Wednesday, July 29, 2009

My Dear Wormwood

Today has been a day of highs and lows for me. I guess that is just the way things are in all our lives, though. A series of events that either leave us in one position or the other.
I recently read C S Lewis's "The Screwtape Letters", and it has given me a new way of looking at the 'down' parts of my day.
I'll start by sharing the 'up' side. I had a great productive day at the office, working on creating Sunday School Lessons for the coming weeks, looking at the services I had coming up, and in general, basking in the glow of a church coming to life.
My main focus for today was to get myself registered for school. I needed some help, and the parish priest was more than willing to help me. Truth be told, I'm not sure which one of us was more excited about the prospect of my actually registering. (I am so very greatful for all the encouragement and do realize how blessed I am!!)
With all the bugs removed from the system, it took little over an hour to completely register for all 10 of my classes and to print out a book list (as it was available).
I can't begin to explain the great 'high' it was to feel like I was finally officially a student again, and I was feeling prepared to take on whatever was thrown in my path, after all, God has been providing throughout the whole journey to this point, there was no reason to think He wouldn't continue.
This all came to a startling end when I had a horrible feeling of guilt wash over me.
What in the world was I doing going back to school when I have 3 young children? My daughter, being only 11, and the oldest, was who I was thinking of. The guilt of leaving her to care for her younger brothers, and to leave them all to do this was so overwhelming, it was impossible to hold back a wave of tears.
Fortunately, God was there, even in my doubt, as this all occured with my ever supportive hubby sitting next to me. Although he (Mike) was laughing at me, in his own way, he was lending me the support and encouragement I needed at that moment.
So what does Screwtape have to do with all this?
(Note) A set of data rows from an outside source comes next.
$ cat src/rtl/modem_ctl_stat.sv
module modem_ctl_stat
  import modem_pkg::*;
#(
  parameter int unsigned SYNC_STAGES = SYNC_DEPTH
) (
  input  logic              clk,
  input  logic              rst_n,
  input  logic              reg_sel,
  input  logic              wr_en,
  input  logic              rd_en,
  input  logic [DATA_W-1:0] wdata,
  output logic [DATA_W-1:0] rdata,
  input  logic              msi_en,
  input  logic              cts_n,
  input  logic              dsr_n,
  input  logic              ri_n,
  input  logic              dcd_n,
  output logic              dtr_n,
  output logic              rts_n,
  output logic              out1_n,
  output logic              out2_n,
  output logic              irq
);
  localparam int unsigned PAD_W = DATA_W - CTL_W;

  mdm_pins_t             pins_raw;
  logic [MDM_IN_W-1:0]   pins_sync;
  logic [MDM_IN_W-1:0]   chg;
  logic [MDM_IN_W-1:0]   flags;
  logic [CTL_W-1:0]      ctrl_q;
  logic                  loop_on;
  logic [LOOP_BIT-1:0]   line_n;
  logic                  rd_sts;
  logic                  wr_ctl;
  logic [PAD_W-1:0]      unused_wd_hi;

  assign pins_raw     = '{dcd: dcd_n, ri: ri_n, dsr: dsr_n, cts: cts_n};
  assign rd_sts       = rd_en & (reg_sel == SEL_STS);
  assign wr_ctl       = wr_en & (reg_sel == SEL_CTL);
  assign unused_wd_hi = wdata[DATA_W-1:CTL_W];

  modem_sync #(
    .W       (MDM_IN_W),
    .STAGES  (SYNC_STAGES),
    .RST_VAL ({MDM_IN_W{1'b1}})
  ) u_sync (
    .clk   (clk),
    .rst_n (rst_n),
    .d     (pins_raw),
    .q     (pins_sync)
  );

  modem_delta #(
    .W          (MDM_IN_W),
    .TRAIL_MASK (TRAIL_ONLY)
  ) u_delta (
    .clk   (clk),
    .rst_n (rst_n),
    .cur   (pins_sync),
    .clr   (rd_sts),
    .chg   (chg),
    .flags (flags)
  );

  modem_ctrl #(
    .CW       (CTL_W),
    .LOOP_POS (LOOP_BIT)
  ) u_ctrl (
    .clk     (clk),
    .rst_n   (rst_n),
    .wr      (wr_ctl),
    .wd      (wdata[CTL_W-1:0]),
    .ctrl    (ctrl_q),
    .loop_on (loop_on),
    .out_n   (line_n)
  );

  assign dtr_n  = line_n[0];
  assign rts_n  = line_n[1];
  assign out1_n = line_n[2];
  assign out2_n = line_n[3];

  always_comb begin
    if (reg_sel == SEL_STS) begin
      rdata = {~pins_sync, flags};
    end else begin
      rdata = {{PAD_W{1'b0}}, ctrl_q};
    end
  end

  assign irq = msi_en & (|flags);
endmodule

$ cat config.mk
export PLATFORM = sky130hd
export DESIGN_NAME = modem_ctl_stat
export DESIGN_NICKNAME = d
export VERILOG_FILES = /design/src/rtl/modem_pkg.sv /design/src/rtl/modem_sync.sv /design/src/rtl/modem_delta.sv /design/src/rtl/modem_ctrl.sv /design/src/rtl/modem_ctl_stat.sv
export SDC_FILE = /design/constraint.sdc
export NUM_CORES = 1
export LEC_CHECK = 0
export CAP_MARGIN = 10
export CORE_MARGIN = 5
export CORE_UTILIZATION = 43
export CTS_BUF_LIST = sky130_fd_sc_hd__clkbuf_8
export CTS_CLUSTER_DIAMETER = 200
export DETAILED_ROUTE_END_ITERATION = 8
export GPL_ROUTABILITY_DRIVEN = 0
export HOLD_SLACK_MARGIN = 0.06
export PLACE_DENSITY = 0.78
export SYNTH_ARGS = -nofsm -noshare
export SYNTH_HDL_FRONTEND = slang
export SYNTH_HIERARCHICAL = 1
export SYNTH_SLANG_ARGS = --single-unit
$ cat constraint.sdc
create_clock -name clk -period 1.2 [get_ports clk]
set_input_delay 0.18 -clock clk [delete_from_list [all_inputs] [get_ports clk]]
set_output_delay 0.18 -clock clk [all_outputs]
set_load 0.01 [all_outputs]
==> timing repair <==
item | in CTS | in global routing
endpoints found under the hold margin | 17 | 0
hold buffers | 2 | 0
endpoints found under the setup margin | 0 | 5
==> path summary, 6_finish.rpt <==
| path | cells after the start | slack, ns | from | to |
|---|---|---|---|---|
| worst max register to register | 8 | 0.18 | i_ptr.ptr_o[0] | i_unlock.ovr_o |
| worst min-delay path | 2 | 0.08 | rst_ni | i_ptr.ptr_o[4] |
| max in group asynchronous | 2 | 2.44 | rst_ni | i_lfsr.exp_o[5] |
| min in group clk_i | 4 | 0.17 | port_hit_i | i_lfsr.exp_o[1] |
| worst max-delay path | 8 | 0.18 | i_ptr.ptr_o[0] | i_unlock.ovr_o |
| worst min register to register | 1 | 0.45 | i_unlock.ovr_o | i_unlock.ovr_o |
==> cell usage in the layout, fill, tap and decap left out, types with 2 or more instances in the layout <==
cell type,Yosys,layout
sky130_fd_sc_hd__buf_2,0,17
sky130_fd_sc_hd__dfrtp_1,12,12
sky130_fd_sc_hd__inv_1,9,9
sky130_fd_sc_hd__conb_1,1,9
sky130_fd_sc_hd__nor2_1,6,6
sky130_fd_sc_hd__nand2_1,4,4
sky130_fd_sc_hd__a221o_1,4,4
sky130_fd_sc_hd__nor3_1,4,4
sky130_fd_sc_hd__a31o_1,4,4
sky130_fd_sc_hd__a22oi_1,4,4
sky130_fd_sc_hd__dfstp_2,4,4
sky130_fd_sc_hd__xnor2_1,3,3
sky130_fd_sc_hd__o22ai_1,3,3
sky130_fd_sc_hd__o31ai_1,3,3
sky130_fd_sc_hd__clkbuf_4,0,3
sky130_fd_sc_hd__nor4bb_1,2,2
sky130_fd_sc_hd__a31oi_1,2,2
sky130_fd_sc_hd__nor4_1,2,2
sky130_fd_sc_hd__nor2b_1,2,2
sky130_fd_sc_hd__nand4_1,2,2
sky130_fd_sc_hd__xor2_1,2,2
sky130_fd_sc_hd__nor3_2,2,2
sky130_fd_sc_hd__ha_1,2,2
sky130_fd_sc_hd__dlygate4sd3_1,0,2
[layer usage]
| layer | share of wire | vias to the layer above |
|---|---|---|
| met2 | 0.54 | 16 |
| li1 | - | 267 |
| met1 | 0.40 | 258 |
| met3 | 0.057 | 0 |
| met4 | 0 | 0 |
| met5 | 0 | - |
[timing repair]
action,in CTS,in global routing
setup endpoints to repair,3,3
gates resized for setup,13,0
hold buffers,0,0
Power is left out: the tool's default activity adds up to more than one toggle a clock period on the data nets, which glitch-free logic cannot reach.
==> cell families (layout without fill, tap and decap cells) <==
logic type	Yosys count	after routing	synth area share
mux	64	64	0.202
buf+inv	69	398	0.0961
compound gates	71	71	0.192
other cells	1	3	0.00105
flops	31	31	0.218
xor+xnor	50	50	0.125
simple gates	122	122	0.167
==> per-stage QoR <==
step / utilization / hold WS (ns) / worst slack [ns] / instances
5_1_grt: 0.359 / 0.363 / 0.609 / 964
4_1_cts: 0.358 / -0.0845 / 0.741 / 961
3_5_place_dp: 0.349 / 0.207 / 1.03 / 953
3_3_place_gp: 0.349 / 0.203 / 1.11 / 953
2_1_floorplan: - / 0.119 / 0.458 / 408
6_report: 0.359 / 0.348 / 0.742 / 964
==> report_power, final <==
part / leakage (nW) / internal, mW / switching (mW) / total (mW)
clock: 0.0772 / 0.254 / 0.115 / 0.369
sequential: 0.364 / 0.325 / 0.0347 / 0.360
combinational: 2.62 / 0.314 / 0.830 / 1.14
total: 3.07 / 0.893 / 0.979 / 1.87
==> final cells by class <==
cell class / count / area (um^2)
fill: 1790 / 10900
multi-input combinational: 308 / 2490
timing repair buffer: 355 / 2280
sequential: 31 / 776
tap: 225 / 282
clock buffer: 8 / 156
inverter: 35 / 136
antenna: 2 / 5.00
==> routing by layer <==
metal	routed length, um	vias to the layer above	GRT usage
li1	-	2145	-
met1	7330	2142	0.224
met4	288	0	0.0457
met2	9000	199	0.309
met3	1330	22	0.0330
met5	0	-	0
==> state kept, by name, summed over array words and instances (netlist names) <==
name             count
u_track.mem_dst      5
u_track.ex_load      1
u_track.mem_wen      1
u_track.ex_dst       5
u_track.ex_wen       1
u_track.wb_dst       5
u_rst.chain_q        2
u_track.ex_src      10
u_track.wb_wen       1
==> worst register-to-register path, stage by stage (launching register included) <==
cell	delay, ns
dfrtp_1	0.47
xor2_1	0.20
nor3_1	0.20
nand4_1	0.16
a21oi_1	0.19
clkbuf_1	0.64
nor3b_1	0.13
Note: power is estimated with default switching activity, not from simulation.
$ cat src/rtl/standby_ctrl.sv
module standby_ctrl #(
  parameter int NPIN  = 8,
  parameter int NPER  = 10,
  parameter int NWAKE = 4,
  parameter int DW    = 16
) (
  input  logic             clk,
  input  logic             rst_n,
  input  logic             reg_wr,
  input  logic [1:0]       reg_addr,
  input  logic [DW-1:0]    reg_wdata,
  output logic [DW-1:0]    reg_rdata,
  input  logic             halt_req,
  input  logic [NWAKE-1:0] wake_irq,
  input  logic [NPIN-1:0]  port_oe,
  output logic [1:0]       mode_state,
  output logic             clk_en_cpu,
  output logic [NPER-1:0]  clk_en_per,
  output logic             clk_en_osc,
  output logic             clk_en_rtc,
  output logic             clk_en_mld,
  output logic [NPIN-1:0]  pin_out_en,
  output logic [NPIN-1:0]  pin_in_en
);
  localparam logic [1:0] M_RUN   = 2'b00;
  localparam logic [1:0] M_STOP  = 2'b01;
  localparam logic [1:0] M_IDLE1 = 2'b10;
  localparam logic [1:0] M_IDLE2 = 2'b11;

  logic [1:0]       st, mode_f;
  logic [NPIN-1:0]  drv, oe_lat;
  logic [NPER-1:0]  keep;
  logic [NWAKE-1:0] wake_en;
  logic             in_sb, wake_hit;

  assign in_sb    = st != M_RUN;
  assign wake_hit = |(wake_irq & wake_en);

  always_ff @(posedge clk) begin
    if (!rst_n) begin
      st      <= M_RUN;
      mode_f  <= M_RUN;
      drv     <= '1;
      keep    <= '0;
      wake_en <= '0;
      oe_lat  <= '0;
    end else begin
      if (reg_wr) begin
        case (reg_addr)
          2'd0:    mode_f  <= reg_wdata[1:0];
          2'd1:    drv     <= reg_wdata[NPIN-1:0];
          2'd2:    keep    <= reg_wdata[NPER-1:0];
          default: wake_en <= reg_wdata[NWAKE-1:0];
        endcase
      end
      if (!in_sb && halt_req && mode_f != M_RUN) begin
        st     <= mode_f;
        oe_lat <= port_oe;
      end else if (in_sb && wake_hit) begin
        st <= M_RUN;
      end
    end
  end

  always_comb begin
    case (reg_addr)
      2'd0:    reg_rdata = DW'(mode_f);
      2'd1:    reg_rdata = DW'(drv);
      2'd2:    reg_rdata = DW'(keep);
      default: reg_rdata = DW'(wake_en);
    endcase
  end

  assign mode_state = st;
  assign clk_en_cpu = !in_sb;
  assign clk_en_per = !in_sb ? '1 : (st == M_IDLE2 ? keep : '0);
  assign clk_en_osc = st != M_STOP;
  assign clk_en_rtc = st != M_STOP;
  assign clk_en_mld = st != M_STOP;
  assign pin_out_en = in_sb ? (oe_lat & drv)  : port_oe;
  assign pin_in_en  = in_sb ? (~oe_lat & drv) : ~port_oe;

  p_enter_r2: assert property (@(posedge clk) disable iff (!rst_n)
    (!in_sb && halt_req && mode_f != M_RUN) |=> mode_state == $past(mode_f));
  p_reserved_ignored_r3: assert property (@(posedge clk) disable iff (!rst_n)
    (!in_sb && halt_req && mode_f == M_RUN) |=> (mode_state == M_RUN && clk_en_cpu));
  p_idle2_clocks_r4: assert property (@(posedge clk) disable iff (!rst_n)
    (mode_state == M_IDLE2) |-> (!clk_en_cpu && clk_en_osc && clk_en_rtc && clk_en_per == keep));
  p_idle1_clocks_r5: assert property (@(posedge clk) disable iff (!rst_n)
    (mode_state == M_IDLE1) |-> (!clk_en_cpu && clk_en_osc && clk_en_mld && clk_en_per == '0));
  p_stop_dark_r6: assert property (@(posedge clk) disable iff (!rst_n)
    (mode_state == M_STOP) |-> (!clk_en_cpu && !clk_en_osc && !clk_en_rtc && !clk_en_mld
                                && clk_en_per == '0));
  p_buf_exclusive_r7: assert property (@(posedge clk) disable iff (!rst_n)
    in_sb |-> (pin_out_en & pin_in_en) == '0);
  p_oe_frozen_r9: assert property (@(posedge clk) disable iff (!rst_n)
    (in_sb && $past(in_sb) && $stable(drv)) |-> $stable(pin_out_en));
  p_wake_r10: assert property (@(posedge clk) disable iff (!rst_n)
    (in_sb && wake_hit) |=> (mode_state == M_RUN && clk_en_osc && clk_en_cpu));
  p_hold_r11: assert property (@(posedge clk) disable iff (!rst_n)
    (in_sb && !wake_hit) |=> $stable(mode_state));
endmodule

$ cat config.mk
export PLATFORM = sky130hd
export DESIGN_NAME = standby_ctrl
export DESIGN_NICKNAME = d
export VERILOG_FILES = /design/src/rtl/standby_ctrl.sv
export SDC_FILE = /design/constraint.sdc
export NUM_CORES = 1
export LEC_CHECK = 0
export ABC_AREA = 1
export BUFFER_PORTS_ARGS = -buffer_cell sky130_fd_sc_hd__buf_2
export CORE_UTILIZATION = 30
export CTS_CLUSTER_DIAMETER = 80
export DETAILED_ROUTE_END_ITERATION = 12
export GPL_TIMING_DRIVEN = 1
export PLACE_DENSITY_LB_ADDON = 0.2
export SLEW_MARGIN = 5
export SYNTH_ARGS = -nofsm -noshare
export SYNTH_HDL_FRONTEND = slang
export SYNTH_SLANG_ARGS = --single-unit
$ cat constraint.sdc
create_clock -name clk -period 1.19 [get_ports clk]
set_clock_uncertainty 0.1 [all_clocks]
set_input_delay 0.0595 -clock clk [delete_from_list [all_inputs] [get_ports clk]]
set_output_delay 0.0595 -clock clk [all_outputs]
set_load 0.005 [all_outputs]
-- Yosys cells after proc, flatten, opt, wreduce, memory -nomap -nowiden
Cells that the tools add are included.
- bits in registers: 34
- output and inout bits: 48
- word-level logic and storage cells: 37
- equality and inequality tests: 4
- multiplexer cells: 7
- bitwise logic cells: 6
- reduce and logical (&&, ||, !) cells: 14
- operators with widths (operator ; number):
    $pmux W10 S3 ; 1
    $mux W10 ; 2
    $and A8 B8 Y8 ; 2
    $mux W8 ; 2
    $not A8 Y8 ; 2
    $reduce_and A2 Y1 ; 4
    $reduce_bool A2 Y1 ; 3
    $and A4 B4 Y4 ; 1
    $eq A2 B2 Y1 const B ; 2
    $mux W2 ; 2
    $reduce_or A4 Y1 ; 1
    $logic_and A1 B1 Y1 ; 3
    $reduce_or A3 Y1 ; 1
    $eq A2 B1 Y1 const B ; 1
    $logic_not A2 Y1 ; 1
    $ne A2 B1 Y1 const B ; 1
    $logic_not A1 Y1 ; 1
    $not A1 Y1 ; 1

-- Logic depth before layout (Yosys ltp)
Gate-level depths: netlist of run 1.
- depth after elaboration: 5
- gate-level depth with buffers: 7
- depth with buffers taken out: 7

-- Worst setup path after synthesis of run 1
Ideal clock, no wire load.
- path kind: reg-to-reg
- start point: reg st[0], in the netlist mode_state[0]
- end point: reg st[0], in the netlist mode_state[0]
- arrival time: 0.970 ns
- required time: 0.974 ns
- setup slack: 0.003 ns
- cell stages (with the launch flop): 6
- cell sequence: dfxtp_1 > nor2_4 > nand3_4 > buf_6 > nand3_1 > a21oi_1
- cells in the longest elaborated chain, start to end: 5
- elaborated cells between the ends (all ways): 7
- those cells by class: mux: 1; reduce/logical: 6
- RTL lines (what ; line ; text):
    start: declaration ; 30 ; logic [1:0] st, mode_f;
    start signal: assignment ; 57 ; st <= mode_f;
    $reduce_bool A2 Y1 * ; 36 ; assign in_sb = st != M_RUN;
    $logic_not A1 Y1 ; - ;
    $logic_and A1 B1 Y1 (2 in a row) ; 56 ; if (!in_sb && halt_req && mode_f != M_RUN) begin
    $mux W2 / $reduce_bool A2 Y1 (equally long branches) ; - ;
Mark *: on every way between the ends. The rest lies on a longest branch, timed or not.
A chain may end at the register's enable or synchronous reset.

-- Final worst setup path of run 1
- start point: reg st[1], in the netlist mode_state[1]
- end point: out pin_in_en[7]
- cells in the longest elaborated chain, start to end: 2
- RTL lines (what ; line ; text):
    $reduce_bool A2 Y1 ; 36 ;
    $mux W8 ; 81 ; assign pin_in_en = in_sb ? (~oe_lat & drv) : ~port_oe;
    end: declaration ; 23 ; output logic [NPIN-1:0] pin_in_en
Every way passes these cells.

==> results of run 1 <==
## sequential cells by signal, indices dropped and copies added (netlist names)
register and count:
wake_en 4, keep 10, drv 8, oe_lat 8
mode_state 2, mode_f 2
Reflecting this evening on this day of great leaps forward, contrasted with the episode of guilt, I couldn't help but think about how Uncle Screwtape would be encouraging Wormwood to play on that guilt, and ever widen that gap of doubt. I could just hear his advice to his nephew, encouraging Wormwood to play with those feelings, to find the small crack and grasp a hold and force it further open. How fortunate for me, my creator had other plans!
As I wind down for the night, I am aware of all of todays blessings and I'm excited to see what blessings tomorrow will bring.

Monday, July 13, 2009

Welcome to the Road

Thanks so much for joining me on my journey. I have had so many people ask me, how do you go from mom to seminary student? How did this happen? So, I hope that by blogging, I can share how this has all come about and how life changes for me through my years at seminary. Let's hit the road!